(Collected data)
|---|

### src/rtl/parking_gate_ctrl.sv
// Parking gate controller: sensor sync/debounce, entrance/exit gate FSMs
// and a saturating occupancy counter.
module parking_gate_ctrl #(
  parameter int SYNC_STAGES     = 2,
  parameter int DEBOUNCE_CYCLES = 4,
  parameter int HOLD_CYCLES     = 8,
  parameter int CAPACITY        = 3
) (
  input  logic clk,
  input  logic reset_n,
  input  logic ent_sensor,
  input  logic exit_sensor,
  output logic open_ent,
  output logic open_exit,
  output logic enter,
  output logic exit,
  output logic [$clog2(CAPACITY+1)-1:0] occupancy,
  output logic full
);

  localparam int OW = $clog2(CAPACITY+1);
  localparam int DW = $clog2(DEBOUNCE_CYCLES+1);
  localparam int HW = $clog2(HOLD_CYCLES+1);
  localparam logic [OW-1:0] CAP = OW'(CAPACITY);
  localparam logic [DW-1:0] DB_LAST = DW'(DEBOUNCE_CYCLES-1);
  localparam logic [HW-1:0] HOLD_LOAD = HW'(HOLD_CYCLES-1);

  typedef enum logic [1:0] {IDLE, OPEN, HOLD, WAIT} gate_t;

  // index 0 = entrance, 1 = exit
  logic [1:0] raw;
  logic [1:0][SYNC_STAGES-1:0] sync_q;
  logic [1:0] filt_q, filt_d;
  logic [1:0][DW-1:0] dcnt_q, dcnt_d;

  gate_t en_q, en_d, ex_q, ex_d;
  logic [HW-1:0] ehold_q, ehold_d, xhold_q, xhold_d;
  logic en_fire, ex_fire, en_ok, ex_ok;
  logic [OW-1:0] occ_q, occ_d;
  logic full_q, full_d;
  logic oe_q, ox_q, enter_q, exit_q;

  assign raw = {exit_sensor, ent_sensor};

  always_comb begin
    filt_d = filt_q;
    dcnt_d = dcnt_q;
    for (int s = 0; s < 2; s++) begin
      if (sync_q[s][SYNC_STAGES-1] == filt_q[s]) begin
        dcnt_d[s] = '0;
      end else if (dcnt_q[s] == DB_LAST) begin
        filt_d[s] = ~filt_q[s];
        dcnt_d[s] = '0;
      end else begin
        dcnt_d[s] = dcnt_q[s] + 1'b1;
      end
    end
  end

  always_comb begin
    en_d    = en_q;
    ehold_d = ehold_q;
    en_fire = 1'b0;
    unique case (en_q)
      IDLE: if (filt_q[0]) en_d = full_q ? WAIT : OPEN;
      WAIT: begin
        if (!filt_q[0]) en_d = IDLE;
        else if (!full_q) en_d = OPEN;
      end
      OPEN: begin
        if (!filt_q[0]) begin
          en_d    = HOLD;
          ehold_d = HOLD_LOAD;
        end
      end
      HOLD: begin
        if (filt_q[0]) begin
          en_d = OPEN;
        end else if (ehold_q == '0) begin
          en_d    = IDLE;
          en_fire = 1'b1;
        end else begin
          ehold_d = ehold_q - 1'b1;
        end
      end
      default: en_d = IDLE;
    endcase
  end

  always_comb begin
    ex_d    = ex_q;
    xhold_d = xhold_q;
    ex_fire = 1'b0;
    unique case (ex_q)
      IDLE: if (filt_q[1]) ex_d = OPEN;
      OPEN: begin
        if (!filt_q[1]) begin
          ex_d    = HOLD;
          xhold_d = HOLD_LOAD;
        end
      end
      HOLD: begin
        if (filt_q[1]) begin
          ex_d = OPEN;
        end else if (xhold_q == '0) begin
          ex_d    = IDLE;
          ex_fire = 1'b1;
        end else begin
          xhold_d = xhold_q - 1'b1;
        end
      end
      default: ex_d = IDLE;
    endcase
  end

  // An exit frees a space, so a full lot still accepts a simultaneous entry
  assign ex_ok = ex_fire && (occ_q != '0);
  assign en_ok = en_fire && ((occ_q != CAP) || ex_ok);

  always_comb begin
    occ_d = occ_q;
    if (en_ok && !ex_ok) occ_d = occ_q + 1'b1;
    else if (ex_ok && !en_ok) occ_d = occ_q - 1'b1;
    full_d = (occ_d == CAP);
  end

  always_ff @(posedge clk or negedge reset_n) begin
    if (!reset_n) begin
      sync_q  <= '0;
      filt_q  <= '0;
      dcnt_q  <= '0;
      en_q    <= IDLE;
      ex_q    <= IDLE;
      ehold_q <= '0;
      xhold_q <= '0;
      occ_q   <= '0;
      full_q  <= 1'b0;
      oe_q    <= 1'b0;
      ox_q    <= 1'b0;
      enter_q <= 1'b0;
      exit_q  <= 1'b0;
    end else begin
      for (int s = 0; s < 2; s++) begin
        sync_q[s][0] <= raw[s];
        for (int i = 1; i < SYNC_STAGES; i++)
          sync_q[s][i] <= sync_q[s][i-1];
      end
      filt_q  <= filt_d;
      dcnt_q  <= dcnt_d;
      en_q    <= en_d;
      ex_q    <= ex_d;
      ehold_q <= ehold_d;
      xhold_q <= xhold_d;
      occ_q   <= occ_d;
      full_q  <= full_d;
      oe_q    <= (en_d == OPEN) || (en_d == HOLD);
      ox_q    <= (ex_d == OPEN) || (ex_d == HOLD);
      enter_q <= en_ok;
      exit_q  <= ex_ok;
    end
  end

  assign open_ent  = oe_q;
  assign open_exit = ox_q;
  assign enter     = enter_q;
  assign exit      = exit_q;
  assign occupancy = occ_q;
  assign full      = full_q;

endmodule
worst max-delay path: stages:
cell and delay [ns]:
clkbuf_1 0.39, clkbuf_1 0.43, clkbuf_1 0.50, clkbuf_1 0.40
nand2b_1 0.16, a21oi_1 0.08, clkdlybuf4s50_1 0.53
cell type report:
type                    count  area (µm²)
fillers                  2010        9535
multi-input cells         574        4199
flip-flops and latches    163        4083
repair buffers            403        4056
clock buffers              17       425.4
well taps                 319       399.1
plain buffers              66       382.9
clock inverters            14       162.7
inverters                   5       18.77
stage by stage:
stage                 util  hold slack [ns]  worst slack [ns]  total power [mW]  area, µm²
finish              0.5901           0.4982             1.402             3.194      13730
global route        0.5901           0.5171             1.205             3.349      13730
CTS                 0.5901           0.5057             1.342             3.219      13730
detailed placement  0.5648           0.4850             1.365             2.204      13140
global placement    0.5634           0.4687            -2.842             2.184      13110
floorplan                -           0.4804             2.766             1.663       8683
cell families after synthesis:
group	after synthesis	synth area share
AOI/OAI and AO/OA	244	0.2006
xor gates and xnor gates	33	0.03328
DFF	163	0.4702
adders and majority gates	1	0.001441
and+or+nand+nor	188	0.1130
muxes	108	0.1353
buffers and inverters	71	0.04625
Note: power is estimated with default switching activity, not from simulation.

|---|

## ASSIGNMENT
Please report every line among the entries that includes "placement".

## RESULT OF THE TASK
detailed placement  0.5648           0.4850             1.365             2.204      13140
global placement    0.5634           0.4687            -2.842             2.184      13110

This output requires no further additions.